# Time to take the guns away.........



## Back Pack Hack (Sep 15, 2016)

...... from the FBI.


----------



## Steve40th (Aug 17, 2016)

Is he fired? Reassigned? Charges filed?


----------



## patrioteer (May 21, 2018)

Promoted to Trump espionage unit?


----------



## Back Pack Hack (Sep 15, 2016)

Steve40th said:


> Is he fired? Reassigned? Charges filed?

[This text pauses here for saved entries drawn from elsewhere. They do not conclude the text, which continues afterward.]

[src/rtl/pcw_compare.sv]
module pcw_compare #(
  parameter int unsigned W = 8
) (
  input  logic         clk,
  input  logic         rst_n,
  input  logic         reload,
  input  logic [W-1:0] sync_val,
  input  logic [W-1:0] raw_val,
  input  logic [W-1:0] mask,
  output logic [W-1:0] ref_q,
  output logic         sync_hit,
  output logic         raw_hit
);
  logic [W-1:0] sync_diff, raw_diff;

  always_ff @(posedge clk or negedge rst_n) begin
    if (!rst_n)      ref_q <= '0;
    else if (reload) ref_q <= sync_val;
  end

  // only input-configured pins take part
  assign sync_diff = (sync_val ^ ref_q) & mask;
  assign raw_diff  = (raw_val  ^ ref_q) & mask;
  assign sync_hit  = |sync_diff;
  assign raw_hit   = |raw_diff;
endmodule

[src/rtl/pcw_flag.sv]
module pcw_flag (
  input  logic clk,
  input  logic rst_n,
  input  logic ctl_wr,
  input  logic ctl_d,
  input  logic hit,
  input  logic clr,
  output logic en_q,
  output logic flag_q
);
  logic set_now;

  assign set_now = en_q & hit;

  always_ff @(posedge clk or negedge rst_n) begin
    if (!rst_n) begin
      en_q   <= 1'b0;
      flag_q <= 1'b0;
    end else begin
      if (ctl_wr) en_q <= ctl_d;
      // set has priority over a simultaneous clear
      flag_q <= set_now | (flag_q & ~clr);
    end
  end
endmodule

[src/rtl/pcw_detector.sv]
module pcw_detector #(
  parameter int unsigned PORT_W      = 8,
  parameter int unsigned SYNC_STAGES = 2
) (
  input  logic              clk,
  input  logic              rst_n,
  input  logic [PORT_W-1:0] port_in,
  input  logic [PORT_W-1:0] dir_mask,
  input  logic              port_rd,
  input  logic              ctl_wr,
  input  logic              ctl_en_d,
  input  logic              flag_clr,
  input  logic              gie,
  input  logic              sleeping,
  input  logic              wdt_opt,
  output logic [PORT_W-1:0] port_val,
  output logic              func_en,
  output logic              chg_flag,
  output logic              irq_req,
  output logic              wake_req,
  output logic              wake_vec,
  output logic              wake_next
);
  import pcw_pkg::*;

  logic [PORT_W-1:0] ref_val;
  logic              sync_hit, raw_hit;
  wake_sel_e         wsel;

  pcw_sync #(.W(PORT_W), .STAGES(SYNC_STAGES)) u_sync (
    .clk(clk), .rst_n(rst_n), .d(port_in), .q(port_val)
  );

  pcw_compare #(.W(PORT_W)) u_cmp (
    .clk(clk), .rst_n(rst_n), .reload(port_rd),
    .sync_val(port_val), .raw_val(port_in), .mask(dir_mask),
    .ref_q(ref_val), .sync_hit(sync_hit), .raw_hit(raw_hit)
  );

  pcw_flag u_flag (
    .clk(clk), .rst_n(rst_n), .ctl_wr(ctl_wr), .ctl_d(ctl_en_d),
    .hit(sync_hit), .clr(flag_clr), .en_q(func_en), .flag_q(chg_flag)
  );

  assign irq_req  = chg_flag & func_en & gie;
  // raw path keeps wake alive while the core clock is stopped
  assign wake_req = sleeping & wdt_opt & func_en & (chg_flag | raw_hit);

  assign wsel      = wake_decide(wake_req, gie);
  assign wake_vec  = (wsel == WK_VECTOR);
  assign wake_next = (wsel == WK_RESUME);
endmodule

[config.mk]
export PLATFORM = sky130hd
export DESIGN_NAME = pcw_detector
export DESIGN_NICKNAME = d
export VERILOG_FILES = /design/src/rtl/pcw_pkg.sv /design/src/rtl/pcw_sync.sv /design/src/rtl/pcw_compare.sv /design/src/rtl/pcw_flag.sv /design/src/rtl/pcw_detector.sv
export SDC_FILE = /design/constraint.sdc
export NUM_CORES = 1
export LEC_CHECK = 0
export BUFFER_PORTS_ARGS = -buffer_cell sky130_fd_sc_hd__buf_2
export CORE_MARGIN = 5
export CORE_UTILIZATION = 25
export DETAILED_ROUTE_END_ITERATION = 8
export HOLD_SLACK_MARGIN = 0.02
export REMOVE_ABC_BUFFERS = 1
export SYNTH_ARGS = -nofsm -noshare
export SYNTH_HDL_FRONTEND = slang
export SYNTH_SLANG_ARGS = --single-unit
[constraint.sdc]
create_clock -name clk -period 1.23 [get_ports clk]
set_input_delay 0.0615 -clock clk [delete_from_list [all_inputs] [get_ports clk]]
set_output_delay 0.0615 -clock clk [all_outputs]
set_load 0.005 [all_outputs]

https://www.thedenverchannel.com/ne...r-could-face-charges-depending-on-lab-results


----------



## sideKahr (Oct 15, 2014)

None of the guns I carry would fire if dropped and/or picked up. Does anyone know the type of pistols FBI agents carry?


----------



## Back Pack Hack (Sep 15, 2016)

I got a nickel says he pulled the trigger picking it up.


----------



## Chipper (Dec 22, 2012)

If I "accidentally" shot someone what would happen?? The same should happen to him. I'm betting he was on hildo's detail and not one GD thing will come of it.


----------



## jim-henscheli (May 4, 2015)

sideKahr said:


> None of the guns I carry would fire if dropped and/or picked up. Does anyone know the type of pistols FBI agents carry?


G22s.


----------



## patrioteer (May 21, 2018)

sideKahr said:


> None of the guns I carry would fire if dropped and/or picked up. Does anyone know the type of pistols FBI agents carry?

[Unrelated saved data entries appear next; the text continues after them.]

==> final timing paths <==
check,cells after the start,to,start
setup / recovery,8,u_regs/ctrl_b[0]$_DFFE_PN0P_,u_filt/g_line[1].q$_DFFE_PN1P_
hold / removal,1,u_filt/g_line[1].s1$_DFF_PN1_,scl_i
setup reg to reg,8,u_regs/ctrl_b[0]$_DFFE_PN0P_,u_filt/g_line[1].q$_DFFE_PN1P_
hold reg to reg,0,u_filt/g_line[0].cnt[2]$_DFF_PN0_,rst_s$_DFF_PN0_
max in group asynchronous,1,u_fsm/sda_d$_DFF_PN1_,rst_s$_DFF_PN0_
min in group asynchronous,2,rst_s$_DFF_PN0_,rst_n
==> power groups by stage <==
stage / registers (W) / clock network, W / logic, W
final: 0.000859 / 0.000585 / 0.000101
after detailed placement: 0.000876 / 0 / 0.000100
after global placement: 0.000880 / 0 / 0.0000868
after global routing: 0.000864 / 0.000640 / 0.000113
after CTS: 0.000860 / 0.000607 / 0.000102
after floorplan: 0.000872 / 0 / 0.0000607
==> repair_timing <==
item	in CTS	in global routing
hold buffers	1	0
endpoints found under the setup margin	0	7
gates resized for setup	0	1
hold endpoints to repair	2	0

They used to issue Glock 22's and 23's but they started transitioning over the 9mm a few years back. I believe they have a special version of the Glock Gen5 17 and 19 now.


----------



## Camel923 (Aug 13, 2014)

Dumb ass. Bastard should get posted to Point Barrow Alaska. These are the supposed experts that are the selected few that the left trusts to be armed.


----------



## Back Pack Hack (Sep 15, 2016)

Camel923 said:


> Dumb ass. Bastard should get posted to Point Barrow Alaska. These are the supposed experts that are the selected few that the left trusts to be armed.


How about being relegated to a room full of other dipwads who just happen to cause negligent discharges?


----------



## Camel923 (Aug 13, 2014)

Back Pack Hack said:


> How about being relegated to a room full of other dipwads who just happen to cause negligent discharges?


This is beyond negligent discharge. JMHO.


----------



## jim-henscheli (May 4, 2015)

A cop down here was arrested and terminated for beating a stripper a few years ago, mixed feelings on that, but didn’t they used to follow these guys around? Interview friends, roommates etc? Make sure they were not the type who would go to the club...at all??


----------



## Malcom Renolds (Jul 14, 2017)

I bet he never does a "hot" backflip again.

There is a Drop it like its hot joke here somewhere, I just cant find it.


----------



## patrioteer (May 21, 2018)

jim-henscheli said:


> A cop down here was arrested and terminated for beating a stripper a few years ago, mixed feelings on that, but didn't they used to follow these guys around? Interview friends, roommates etc? Make sure they were not the type who would go to the club...at all??


Maybe in 1970 they would recruit the straight and narrow, but now days they are recruiting millennials straight out of college. The FBI has a code of conduct but lawsuit after lawsuit has dramatically softened what is and is not considered moral turpitude. When I got my badge if you got a DUI you would be fired in a hot second and all but black balled from police work anywhere. Now they give you a few days off paid and you have to participate in an alcohol assessment. I would not be surprised if they somehow decided this was the guns fault and not negligence. He clearly pulled the trigger when he picked it up so we all know better.


----------



## tango (Apr 12, 2013)

Hold my beer and watch this---


----------



## Back Pack Hack (Sep 15, 2016)

And the eventual _slap-on-the-wrist_ has begun.

https://www.cbsnews.com/news/dancing-fbi-agent-booked-into-jail-over-back-flip-gunfire/


----------



## RedLion (Sep 23, 2015)

For those interested....



> How long would it take for the police to confiscate every gun in America?


https://borepatch.blogspot.com/2018/06/how-long-would-it-take-for-police-to.html


----------



## MikeTango (Apr 13, 2018)

Here's an update on the dancing FBI agent:

https://www.cbsnews.com/news/judge-...flip-gunfire-incident-can-carry-weapon-again/

"During a short hearing Tuesday, Bishop had his protection order modified to allow him to carry his service weapon both on and off duty, "so long as it is done in a manner pursuant to FBI policy," Denver District Attorney spokesman Ken Lane told the Denver Post."

"Bishop's blood-alcohol tests, which won't be released, don't warrant further charges, prosecutors told the paper. Colorado law prohibits anyone from carrying a gun under the influence of alcohol.

Goddard said prosecutors had offered Bishop a plea deal but didn't disclose details."

"The defense said the man who was wounded and his family don't have an objection to Bishop carrying a weapon, reports CBS Denver. The injury was serious but the victim is expected to recover, his attorney has said."

Fortunate that someone wasn't killed! I'll bet every federal law enforcement recruit gets to watch the video from here on out.

Sent from my iPhone using Tapatalk Pro


----------



## StratMaster (Dec 26, 2017)

This calls for a little trip down ND memory lane...


----------



## Smitty901 (Nov 16, 2012)

So he is in a bar dance ,doing flips and his test was clean. This for the same FBI that we are dealing with right now. Ok.


----------